The Cisco ASA 5500 Series Adaptive Security Appliances, or simply Cisco ASA, is Cisco's line of network security devices introduced in May 2005. It succeeded three existing lines of Cisco products: the Cisco PIX firewall and NAT device in 2008, the Cisco IPS 4200 Series, and the Cisco VPN 3000 Series Concentrators.

The Cisco ASA is a unified threat management device which combines several network security functions. It has become one of the most widely used firewall/VPN solutions for small to medium-sized businesses. Early reviews indicated the Cisco GUI tools for managing the device were lacking.

== History ==

A security flaw was identified when users customized the Clientless SSL VPN option of their ASA's but was rectified in 2015.

In 2017 The Shadow Brokers revealed the existence of two privilege escalation exploits against the ASA called EPICBANANA and EXTRABACON. A code insertion implant called BANANAGLEE, was made persistent by JETPLOW.
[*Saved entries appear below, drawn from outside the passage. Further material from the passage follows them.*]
`src/rtl/cfs_rx_ctrl.sv`:
```
// cfs_rx_ctrl: MD responder on the aligner RX side; checks offset/size legality and
// pushes legal transfers into the RX FIFO. Define CFS_RX_CTRL_DROP_CNT_EN to build the drop counter.
module cfs_rx_ctrl #(
   parameter  int unsigned ALGN_DATA_WIDTH   = 32,
   localparam int unsigned ALGN_OFFSET_WIDTH = (ALGN_DATA_WIDTH <= 8) ? 1 : $clog2(ALGN_DATA_WIDTH / 8),
   localparam int unsigned ALGN_SIZE_WIDTH   = $clog2(ALGN_DATA_WIDTH / 8) + 1,
   localparam int unsigned FIFO_DATA_WIDTH   = ALGN_DATA_WIDTH + ALGN_OFFSET_WIDTH + ALGN_SIZE_WIDTH
) (
   input  logic                         clk,
   input  logic                         reset,
   input  logic                         md_rx_valid,
   input  logic [ALGN_DATA_WIDTH-1:0]   md_rx_data,
   input  logic [ALGN_OFFSET_WIDTH-1:0] md_rx_offset,
   input  logic [ALGN_SIZE_WIDTH-1:0]   md_rx_size,
   output logic                         md_rx_ready,
   output logic                         md_rx_err,
   output logic                         push_valid,
   output logic [FIFO_DATA_WIDTH-1:0]   push_data,
   input  logic                         push_ready,
   input  logic                         cnt_drop_clr,
   output logic [7:0]                   cnt_drop
);

   // Two spare bits so BYTES+offset and offset+size never wrap.
   localparam int unsigned CW = ALGN_SIZE_WIDTH + 2;
   localparam logic [CW-1:0] BYTES = CW'(ALGN_DATA_WIDTH / 8);

   typedef enum logic [1:0] {
      IDLE,
      ACK,
      PUSH
   } state_t;

   state_t                       state_q, state_d;
   logic                         md_rx_ready_q, md_rx_ready_d;
   logic                         md_rx_err_q, md_rx_err_d;
   logic                         push_valid_q, push_valid_d;
   logic [FIFO_DATA_WIDTH-1:0]   push_data_q, push_data_d;

   logic [CW-1:0] off_w, size_w, div_w;
   logic          legal;

   always_comb begin
      off_w  = CW'(md_rx_offset);
      size_w = CW'(md_rx_size);
      div_w  = (size_w == '0) ? CW'(1) : size_w;
      legal  = (size_w != '0) &&
               ((off_w + size_w) <= BYTES) &&
               (((BYTES + off_w) % div_w) == '0);
   end

   always_comb begin
      state_d       = state_q;
      md_rx_ready_d = 1'b0;
      md_rx_err_d   = 1'b0;
      push_valid_d  = push_valid_q;
      push_data_d   = push_data_q;
      case (state_q)
         IDLE: begin
            if (md_rx_valid) begin
               push_data_d   = {md_rx_size, md_rx_offset, md_rx_data};
               md_rx_ready_d = 1'b1;
               md_rx_err_d   = ~legal;
               state_d       = ACK;
            end
         end
         ACK: begin
            if (md_rx_err_q) begin
               state_d = IDLE;
            end else begin
               push_valid_d = 1'b1;
               state_d      = PUSH;
            end
         end
         PUSH: begin
            if (push_ready) begin
               push_valid_d = 1'b0;
               state_d      = IDLE;
            end
         end
         default: begin
            push_valid_d = 1'b0;
            state_d      = IDLE;
         end
      endcase
   end

   always_ff @(posedge clk) begin
      if (reset) begin
         state_q       <= IDLE;
         md_rx_ready_q <= 1'b0;
         md_rx_err_q   <= 1'b0;
         push_valid_q  <= 1'b0;
         push_data_q   <= '0;
      end else begin
         state_q       <= state_d;
         md_rx_ready_q <= md_rx_ready_d;
         md_rx_err_q   <= md_rx_err_d;
         push_valid_q  <= push_valid_d;
         push_data_q   <= push_data_d;
      end
   end

   assign md_rx_ready = md_rx_ready_q;
   assign md_rx_err   = md_rx_err_q;
   assign push_valid  = push_valid_q;
   assign push_data   = push_data_q;

`ifdef CFS_RX_CTRL_DROP_CNT_EN
   logic [7:0] cnt_drop_q, cnt_drop_d;
   logic       drop_inc;

   // A clear coinciding with a drop leaves that drop counted.
   always_comb begin
      drop_inc   = (state_q == ACK) && md_rx_err_q;
      cnt_drop_d = cnt_drop_q;
      if (cnt_drop_clr) begin
         cnt_drop_d = drop_inc ? 8'd1 : 8'd0;
      end else if (drop_inc && (cnt_drop_q != '1)) begin
         cnt_drop_d = cnt_drop_q + 8'd1;
      end
   end

   always_ff @(posedge clk) begin
      if (reset) begin
         cnt_drop_q <= '0;
      end else begin
         cnt_drop_q <= cnt_drop_d;
      end
   end

   assign cnt_drop = cnt_drop_q;
`else
   logic unused_cnt_drop_clr;
   assign unused_cnt_drop_clr = cnt_drop_clr;
   assign cnt_drop            = '0;
`endif

endmodule

```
In 2018, a flaw in a WebVPN feature (CVE-2018-0101) which allowed for remote code execution was patched.

In 2025, a spike in traffic scanning for Cisco ASA devices was found by security experts who suggested that a vulnerability may be known by hackers. A week later, nearly 50,000 devices were announced to be affected by two more flaws allowing for remote code execution and access to restricted VPN endpoints was disclosed. Tracked as CVE-2025-20333 and CVE-2025-20362, the vulnerabilities were being actively exploited at the time of their disclosure. Cisco shared that there was no fix available for the two vulnerabilities at the time. In response, the United States of America's Cybersecurity and Infrastructure Security Agency directed federal agencies to identify any compromised units. The United Kingdom's National Cyber Security Centre also posted a warning informing businesses and the wider public about the issue.

==Architecture==
The ASA software is based on Linux. It runs a single Executable and Linkable Format program called lina. This schedules processes internally rather than using the Linux facilities. In the boot sequence a boot loader called ROMMON (ROM monitor) starts, loads a Linux kernel, which then loads the lina_monitor, which then loads lina. The ROMMON also has a command line that can be used to load or select other software images and configurations. The names of firmware files includes a version indicator, -smp means it is for a symmetrical multiprocessor (and 64 bit architecture), and different parts also indicate if 3DES or AES is supported or not.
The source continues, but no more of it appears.